Каваи стал замечать, что слежка ведется и за ним. Затем ему показалось, что “хвост” увязался и за Одзаки. Это его особенно обеспокоило, и он попытался предостеречь Одзаки. Но тот как будто не придал этому значения. Однако вскоре, когда Одзаки, пригласив с собой Мияги, отправился с семьей за город полюбоваться цветением сливы, он убедился, что опасения Каваи не были напрасны»[791].
Сведения об установлении наблюдения задолго до ареста сообщаются в японской литературе и в отношении Зорге. Так, Тосито Оби указывает, что однажды (приблизительно весной 1941 г.) прокурор министерства юстиции Хироси Фунацу был приглашен в военное министерство, в управление, ведающее деятельностью кэмпэйтай, где ему сообщили, что Зорге находится под подозрением и за ним ведется слежка[792].
«В своих воспоминаниях Ханако Исии пишет, что еще в 1938 г. полиция впервые попыталась установить с ее помощью слежку за Зорге. В один из августовских дней к ней на квартиру в Хигаси Накано, где она проживала с матерью, явился одетый в штатское агент кэмпэйтай. Он начал расспрашивать о Зорге, о его занятиях, а затем потребовал принести что-либо напечатанное на машинке Рихарда Зорге. После отказа Исии агент попросил ее не говорить Зорге об этом визите и удалился. Конечно, она все рассказала Зорге.
Полиция на время оставила в покое Ханако Исии, но интерес к Зорге не утратила. В этом Ханако Исии убедилась в декабре 1938 г., случайно увидев того же самого агента вблизи домика, где проживал Рихард. А в мае 1939 г., после того как Зорге выехал в Шанхай и Гонконг, Ханако Исии снова навестил тот же агент. На этот раз его интересовало, куда уехал Зорге и надолго ли»[793].

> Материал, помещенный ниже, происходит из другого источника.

**src/rtl/sop_sync_pkg.sv**
```systemverilog
// Shared types and helpers for the SOP sync tracker.
//  - sop_state_t : tracker FSM state encoding (SEARCH / TRACK / LOCKED)
//  - CNT_MAX/CNT_W : default confidence saturation value and counter width
//  - off_width()   : width of the signed timing-offset output
//  - frame_len()   : frame length in samples from symbol count and symbol length
package sop_sync_pkg;

   typedef enum logic [1:0] {
      ST_SEARCH = 2'd0,
      ST_TRACK  = 2'd1,
      ST_LOCKED = 2'd2
   } sop_state_t;

   localparam int unsigned CNT_MAX = 20;
   localparam int unsigned CNT_W   = $clog2(CNT_MAX + 1);

   // Signed offset must hold -WIN..+WIN.
   function automatic int unsigned off_width(input int unsigned win);
      return $clog2(win) + 2;
   endfunction

   function automatic int unsigned frame_len(input int unsigned n_symb,
                                             input int unsigned sym_len);
      return n_symb * sym_len;
   endfunction

endpackage

```
**src/rtl/sop_conf_counter.sv**
```systemverilog
// Saturating up/down confidence counter with hysteresis compares.
// Ports:
//  clk, rst      clock, synchronous active-high reset
//  clr           force count to 0
//  load_one      force count to 1 (new frame anchor)
//  inc, dec      saturating increment (to CNT_MAX) / decrement (to 0)
//  conf          current count
//  above_up      conf > TSHD_UP
//  below_dw      conf < TSHD_DW
//  zero          conf == 0
module sop_conf_counter #(
   parameter int unsigned CNT_MAX = 20,
   parameter int unsigned TSHD_UP = 15,
   parameter int unsigned TSHD_DW = 7,
   parameter int unsigned W       = $clog2(CNT_MAX + 1)
) (
   input  logic         clk,
   input  logic         rst,
   input  logic         clr,
   input  logic         load_one,
   input  logic         inc,
   input  logic         dec,
   output logic [W-1:0] conf,
   output logic         above_up,
   output logic         below_dw,
   output logic         zero
);

   // Priority: clear, anchor load, increment, decrement.
   always_ff @(posedge clk) begin
      if (rst) begin
         conf <= '0;
      end else if (clr) begin
         conf <= '0;
      end else if (load_one) begin
         conf <= W'(1);
      end else if (inc) begin
         if (conf < W'(CNT_MAX)) conf <= conf + W'(1);
      end else if (dec) begin
         if (conf != '0) conf <= conf - W'(1);
      end
   end

   assign above_up = (conf > W'(TSHD_UP));
   assign below_dw = (conf < W'(TSHD_DW));
   assign zero     = (conf == '0);

endmodule

```
**src/rtl/sop_sync_tracker.sv**
```systemverilog
// Frame-level start-of-packet tracker. Qualifies raw SOP pulses by metric,
// confirms them against a runtime frame period, tracks the per-frame offset
// and regenerates a periodic osop flywheel while locked.
// Optional statistics counters are built when SOP_STATS_EN is defined;
// otherwise the stat_* ports are tied to zero.
// Ports:
//  clk, rst                   clock, synchronous active-high reset
//  cfg_n_symb                 symbols per frame (latched in SEARCH only)
//  cfg_met_lo, cfg_met_hi     inclusive accepted metric range (latched in SEARCH only)
//  isop, i_metric             raw SOP pulse and its correlation metric
//  osop                       regenerated 1-cycle SOP
//  delay_sop                  signed offset of last hit vs nominal SOP
//  found_sync                 high while LOCKED
//  state                      0 SEARCH, 1 TRACK, 2 LOCKED
//  stat_hit/stat_miss/stat_loss  saturating 16-bit statistics
module sop_sync_tracker
   import sop_sync_pkg::*;
#(
   parameter int unsigned FFT_SIZE = 1024,
   parameter int unsigned CP_SIZE  = 32,
   parameter int unsigned MAX_SYMB = 64,
   parameter int unsigned WIN      = 3,
   parameter int unsigned CNT_MAX  = 20,
   parameter int unsigned TSHD_UP  = 15,
   parameter int unsigned TSHD_DW  = 7,
   parameter int unsigned MET_W    = 15
) (
   input  logic                                   clk,
   input  logic                                   rst,
   input  logic [$clog2(MAX_SYMB+1)-1:0]          cfg_n_symb,
   input  logic [MET_W-1:0]                       cfg_met_lo,
   input  logic [MET_W-1:0]                       cfg_met_hi,
   input  logic                                   isop,
   input  logic [MET_W-1:0]                       i_metric,
   output logic                                   osop,
   output logic signed [off_width(WIN)-1:0]       delay_sop,
   output logic                                   found_sync,
   output logic [1:0]                             state,
   output logic [15:0]                            stat_hit,
   output logic [15:0]                            stat_miss,
   output logic [15:0]                            stat_loss
);

   localparam int unsigned SYM_LEN = FFT_SIZE + CP_SIZE;
   localparam int unsigned L_MAX   = MAX_SYMB * SYM_LEN;
   localparam int unsigned LEN_W   = $clog2(L_MAX + 1);
   localparam int unsigned OW      = off_width(WIN);
   localparam int unsigned CW      = $clog2(CNT_MAX + 1);

   sop_state_t              state_r, state_nxt;
   logic [LEN_W-1:0]        count_fr, count_nxt;
   logic [LEN_W-1:0]        len_r;
   logic [MET_W-1:0]        met_lo_r, met_hi_r;
   logic                    hit_flag, hit_flag_nxt;
   logic signed [OW-1:0]    delay_nxt;
   logic                    osop_nxt;

   logic                    in_search, q, in_win;
   logic                    acquire, hit, reanchor, anchor, eval, miss_dec, drop;
   logic [MET_W-1:0]        met_lo_eff, met_hi_eff;
   logic signed [LEN_W:0]   late_off;
   logic [CW-1:0]           conf;
   logic                    above_up, below_dw, zero;

   assign state = state_r;

   // In SEARCH the live config applies; elsewhere the copy latched on leaving SEARCH.
   assign in_search  = (state_r == ST_SEARCH);
   assign met_lo_eff = in_search ? cfg_met_lo : met_lo_r;
   assign met_hi_eff = in_search ? cfg_met_hi : met_hi_r;
   assign q          = isop && (i_metric >= met_lo_eff) && (i_metric <= met_hi_eff);

   assign in_win   = (count_fr >= len_r - LEN_W'(WIN)) || (count_fr <= LEN_W'(WIN));
   assign acquire  = in_search && q;
   assign hit      = !in_search && q && in_win;
   // With no confidence left, an out-of-window pulse restarts the frame timing.
   assign reanchor = (state_r == ST_TRACK) && q && !in_win && zero;
   assign anchor   = hit || reanchor;
   // Once-per-frame miss evaluation; an anchor in the same cycle takes precedence.
   assign eval     = !in_search && (count_fr == LEN_W'(WIN + 1)) && !anchor;
   assign miss_dec = eval && !hit_flag && !zero;
   assign drop     = (state_r == ST_TRACK) && eval && !hit_flag && zero;
   assign late_off = $signed({1'b0, count_fr}) - $signed({1'b0, len_r});

   sop_conf_counter #(
      .CNT_MAX (CNT_MAX),
      .TSHD_UP (TSHD_UP),
      .TSHD_DW (TSHD_DW),
      .W       (CW)
   ) u_conf (
      .clk      (clk),
      .rst      (rst),
      .clr      (in_search && !acquire),
      .load_one (acquire || reanchor),
      .inc      (hit),
      .dec      (miss_dec),
      .conf     (conf),
      .above_up (above_up),
      .below_dw (below_dw),
      .zero     (zero)
   );

   // Next-state, frame counter, hit flag, offset and flywheel pulse.
   always_comb begin
      state_nxt    = state_r;
      count_nxt    = count_fr;
      hit_flag_nxt = hit_flag;
      delay_nxt    = delay_sop;
      osop_nxt     = (state_r == ST_LOCKED) && (count_fr == LEN_W'(WIN + 1));

      case (state_r)
         ST_SEARCH: if (acquire) state_nxt = ST_TRACK;
         ST_TRACK: begin
            if (above_up)  state_nxt = ST_LOCKED;
            else if (drop) state_nxt = ST_SEARCH;
         end
         ST_LOCKED: if (below_dw) state_nxt = ST_TRACK;
         default:   state_nxt = ST_SEARCH;
      endcase

      if (in_search) begin
         count_nxt    = acquire ? LEN_W'(1) : '0;
         hit_flag_nxt = acquire;
      end else if (state_nxt == ST_SEARCH) begin
         count_nxt    = '0;
         hit_flag_nxt = 1'b0;
      end else begin
         if (anchor)                              count_nxt = LEN_W'(1);
         else if (count_fr >= len_r - LEN_W'(1))  count_nxt = '0;
         else                                     count_nxt = count_fr + LEN_W'(1);

         if (anchor)    hit_flag_nxt = 1'b1;
         else if (eval) hit_flag_nxt = 1'b0;

         if (hit) begin
            if (count_fr <= LEN_W'(WIN)) delay_nxt = OW'(count_fr);
            else                         delay_nxt = OW'(late_off);
         end
      end
   end

   // State and datapath registers; config only follows the inputs in SEARCH.
   always_ff @(posedge clk) begin
      if (rst) begin
         state_r    <= ST_SEARCH;
         count_fr   <= '0;
         hit_flag   <= 1'b0;
         delay_sop  <= '0;
         osop       <= 1'b0;
         found_sync <= 1'b0;
         len_r      <= '0;
         met_lo_r   <= '0;
         met_hi_r   <= '0;
      end else begin
         state_r    <= state_nxt;
         count_fr   <= count_nxt;
         hit_flag   <= hit_flag_nxt;
         delay_sop  <= delay_nxt;
         osop       <= osop_nxt;
         found_sync <= (state_nxt == ST_LOCKED);
         if (in_search) begin
            len_r    <= LEN_W'(frame_len(32'(cfg_n_symb), SYM_LEN));
            met_lo_r <= cfg_met_lo;
            met_hi_r <= cfg_met_hi;
         end
      end
   end

`ifdef SOP_STATS_EN
   logic hit_evt, loss_evt;

   assign hit_evt  = acquire || anchor;
   assign loss_evt = (state_r == ST_LOCKED) && (state_nxt == ST_TRACK);

   // Saturating event counters.
   always_ff @(posedge clk) begin
      if (rst) begin
         stat_hit  <= '0;
         stat_miss <= '0;
         stat_loss <= '0;
      end else begin
         if (hit_evt  && (stat_hit  != 16'hFFFF)) stat_hit  <= stat_hit  + 16'd1;
         if (miss_dec && (stat_miss != 16'hFFFF)) stat_miss <= stat_miss + 16'd1;
         if (loss_evt && (stat_loss != 16'hFFFF)) stat_loss <= stat_loss + 16'd1;
      end
   end
`else
   assign stat_hit  = 16'd0;
   assign stat_miss = 16'd0;
   assign stat_loss = 16'd0;
`endif

endmodule

```
**config.mk**
```make
export PLATFORM = sky130hd
export DESIGN_NAME = master_port
export DESIGN_NICKNAME = d
export VERILOG_FILES = /design/src/rtl/bus_pkg.sv /design/src/rtl/bus_timeout_counter.sv /design/src/rtl/master_port.sv
export SDC_FILE = /design/constraint.sdc
export NUM_CORES = 1
export LEC_CHECK = 0
export ABC_AREA = 1
export CAP_MARGIN = 10
export CORE_ASPECT_RATIO = 1.25
export CORE_MARGIN = 2
export CORE_UTILIZATION = 45
export CTS_BUF_LIST = sky130_fd_sc_hd__clkbuf_8
export DETAILED_ROUTE_END_ITERATION = 16
export PLACE_DENSITY_LB_ADDON = 0.3
export SETUP_SLACK_MARGIN = 0.02
export SLEW_MARGIN = 10
export SYNTH_ARGS = -nofsm -noshare
export SYNTH_HDL_FRONTEND = slang
export SYNTH_SLANG_ARGS = --single-unit
```
**constraint.sdc**
```tcl
create_clock -name clk -period 2 [get_ports clk]
set_input_delay 0.5 -clock clk [delete_from_list [all_inputs] [get_ports clk]]
set_output_delay 0.5 -clock clk [all_outputs]
set_load 0.1 [all_outputs]
```
**src/rtl/bus_pkg.sv**
```systemverilog
// rtl/bus_pkg.sv - shared types and constants for the bus master port
package bus_pkg;

    typedef enum logic [2:0] {
        IDLE  = 3'd0,
        ADDR  = 3'd1,
        WDATA = 3'd2,
        RWAIT = 3'd3,
        RDATA = 3'd4,
        RESP  = 3'd5
    } bus_state_t;

    localparam logic MODE_WRITE = 1'b1;
    localparam logic MODE_READ  = 1'b0;

endpackage

```
**src/rtl/bus_timeout_counter.sv**
```systemverilog
// rtl/bus_timeout_counter.sv - saturating watchdog counter with hold and clear
module bus_timeout_counter #(
    parameter int TIMEOUT = 64
) (
    input  logic clk,
    input  logic rstn,
    input  logic enable,
    input  logic hold,
    input  logic clear,
    output logic expired
);

    localparam int CW = $clog2(TIMEOUT + 1);
    localparam logic [CW-1:0] LAST = CW'(TIMEOUT - 1);
    localparam logic [CW-1:0] TOP  = CW'(TIMEOUT);

    logic [CW-1:0] count;
    logic          step;

    // A counted cycle that lands exactly on TIMEOUT is reported in that same
    // cycle so the owner can leave on the following edge.
    always_comb begin
        step    = enable && !hold;
        expired = step && (count == LAST);
    end

    // Wait-cycle counter; clear wins, hold freezes, saturates at TIMEOUT.
    always_ff @(posedge clk or negedge rstn) begin
        if (!rstn) begin
            count <= '0;
        end else if (clear) begin
            count <= '0;
        end else if (step && (count != TOP)) begin
            count <= count + CW'(1);
        end
    end

endmodule

```
**src/rtl/master_port.sv**
```systemverilog
// rtl/master_port.sv - parallel request to serial bus master handshake converter
module master_port
    import bus_pkg::*;
#(
    parameter int ADDR_WIDTH = 16,
    parameter int DATA_WIDTH = 8,
    parameter int TIMEOUT    = 64
) (
    input  logic                  clk,
    input  logic                  rstn,
    input  logic                  req_valid,
    output logic                  req_ready,
    input  logic                  req_mode,
    input  logic [ADDR_WIDTH-1:0] req_addr,
    input  logic [DATA_WIDTH-1:0] req_wdata,
    output logic                  rsp_valid,
    output logic [DATA_WIDTH-1:0] rsp_rdata,
    output logic                  rsp_err,
    output logic                  mode,
    output logic                  wr_bus,
    output logic                  master_valid,
    output logic                  master_ready,
    input  logic                  rd_bus,
    input  logic                  slave_ready,
    input  logic                  slave_valid,
    input  logic                  split
);

    localparam int CNT_W = $clog2((ADDR_WIDTH > DATA_WIDTH) ? ADDR_WIDTH : DATA_WIDTH);
    localparam logic [CNT_W-1:0] LAST_A = CNT_W'(ADDR_WIDTH - 1);
    localparam logic [CNT_W-1:0] LAST_D = CNT_W'(DATA_WIDTH - 1);

    bus_state_t            state, state_nxt;
    logic [CNT_W-1:0]      cnt, cnt_nxt;
    logic                  err_q, err_nxt;
    logic                  mode_q;
    logic [ADDR_WIDTH-1:0] addr_sh;
    logic [DATA_WIDTH-1:0] wdata_sh;
    logic [DATA_WIDTH-1:0] rshift_q;
    logic [DATA_WIDTH-1:0] rdata_q;

    logic load, addr_shift, data_shift, rd_shift, rd_last;
    logic tmo_en, tmo_hold, tmo_expired;

    // Watchdog only runs while waiting for the first address bit or for read
    // data; a split from the slave freezes it without losing the count.
    always_comb begin
        tmo_en   = ((state == ADDR) && (cnt == '0) && !slave_ready) ||
                   ((state == RWAIT) && !slave_valid);
        tmo_hold = (state == RWAIT) && split;
    end

    bus_timeout_counter #(
        .TIMEOUT (TIMEOUT)
    ) u_timeout (
        .clk     (clk),
        .rstn    (rstn),
        .enable  (tmo_en),
        .hold    (tmo_hold),
        .clear   (load),
        .expired (tmo_expired)
    );

    // State register.
    always_ff @(posedge clk or negedge rstn) begin
        if (!rstn) begin
            state <= IDLE;
            cnt   <= '0;
            err_q <= 1'b0;
        end else begin
            state <= state_nxt;
            cnt   <= cnt_nxt;
            err_q <= err_nxt;
        end
    end

    // Next-state, bit counter and datapath strobes.
    always_comb begin
        state_nxt  = state;
        cnt_nxt    = cnt;
        err_nxt    = err_q;
        load       = 1'b0;
        addr_shift = 1'b0;
        data_shift = 1'b0;
        rd_shift   = 1'b0;
        rd_last    = 1'b0;
        case (state)
            IDLE: begin
                if (req_valid) begin
                    load      = 1'b1;
                    cnt_nxt   = '0;
                    err_nxt   = 1'b0;
                    state_nxt = ADDR;
                end
            end
            ADDR: begin
                if (slave_ready) begin
                    addr_shift = 1'b1;
                    if (cnt == LAST_A) begin
                        cnt_nxt   = '0;
                        state_nxt = (mode_q == MODE_WRITE) ? WDATA : RWAIT;
                    end else begin
                        cnt_nxt = cnt + CNT_W'(1);
                    end
                end else if ((cnt != '0) || tmo_expired) begin
                    err_nxt   = 1'b1;
                    state_nxt = RESP;
                end
            end
            WDATA: begin
                if (slave_ready) begin
                    data_shift = 1'b1;
                    if (cnt == LAST_D) begin
                        cnt_nxt   = '0;
                        state_nxt = RESP;
                    end else begin
                        cnt_nxt = cnt + CNT_W'(1);
                    end
                end else begin
                    err_nxt   = 1'b1;
                    state_nxt = RESP;
                end
            end
            RWAIT: begin
                // Arriving data beats a watchdog expiring in the same cycle.
                if (slave_valid) begin
                    cnt_nxt   = '0;
                    state_nxt = RDATA;
                end else if (tmo_expired) begin
                    err_nxt   = 1'b1;
                    state_nxt = RESP;
                end
            end
            RDATA: begin
                if (slave_valid) begin
                    rd_shift = 1'b1;
                    if (cnt == LAST_D) begin
                        rd_last   = 1'b1;
                        cnt_nxt   = '0;
                        state_nxt = RESP;
                    end else begin
                        cnt_nxt = cnt + CNT_W'(1);
                    end
                end
            end
            RESP: begin
                state_nxt = IDLE;
            end
            default: begin
                state_nxt = IDLE;
            end
        endcase
    end

    // Request capture and MSB-first shift registers for the outbound lines.
    always_ff @(posedge clk or negedge rstn) begin
        if (!rstn) begin
            mode_q   <= MODE_READ;
            addr_sh  <= '0;
            wdata_sh <= '0;
        end else if (load) begin
            mode_q   <= req_mode;
            addr_sh  <= req_addr;
            wdata_sh <= req_wdata;
        end else begin
            if (addr_shift) begin
                addr_sh <= {addr_sh[ADDR_WIDTH-2:0], 1'b0};
            end
            if (data_shift) begin
                wdata_sh <= {wdata_sh[DATA_WIDTH-2:0], 1'b0};
            end
        end
    end

    // Read assembly; the visible response only changes when a read completes.
    always_ff @(posedge clk or negedge rstn) begin
        if (!rstn) begin
            rshift_q <= '0;
            rdata_q  <= '0;
        end else begin
            if (rd_shift) begin
                rshift_q <= {rshift_q[DATA_WIDTH-2:0], rd_bus};
            end
            if (rd_last) begin
                rdata_q <= {rshift_q[DATA_WIDTH-2:0], rd_bus};
            end
        end
    end

    // Outputs decoded from registered state only.
    always_comb begin
        req_ready    = (state == IDLE);
        master_valid = (state == ADDR) || (state == WDATA);
        master_ready = (state == RDATA);
        mode         = ((state == IDLE) || (state == RESP)) ? 1'b0 : mode_q;
        wr_bus       = 1'b0;
        if (state == ADDR) begin
            wr_bus = addr_sh[ADDR_WIDTH-1];
        end else if (state == WDATA) begin
            wr_bus = wdata_sh[DATA_WIDTH-1];
        end
        rsp_valid    = (state == RESP);
        rsp_err      = (state == RESP) && err_q;
        rsp_rdata    = rdata_q;
    end

endmodule

```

«Летом 1941 г., — вспоминает Ханако Исии, — над Зорге начали сгущаться тучи. В июле меня вызвали на допрос в полицию и пытались заставить следить за Рихардом, уносить остающуюся после его работы копировальную бумагу, докладывать о всех его выездах. Я, конечно, наотрез отказалась. Жандарм, который вел допрос, попытался запугать меня, заявив, что они сделают так, что Зорге сам откажется от встреч со мной. Но я ему не верила: не такой был человек Рихард, чтобы поддаться на провокацию. Когда меня наконец отпустили, потребовав ничего не говорить Зорге, я поспешила домой и, разумеется, все до малейших подробностей рассказала Рихарду. Он, кажется, не особенно удивился моим новостям. Впрочем, это было до некоторой степени понятно: в довоенной Японии все женщины, имевшие знакомых иностранцев, были на учете в полиции и время от времени вызывались на допросы. Зорге весело рассмеялся и посоветовал в следующий раз, когда заявится жандарм, направить его к нему, он сам расскажет ему о своей работе.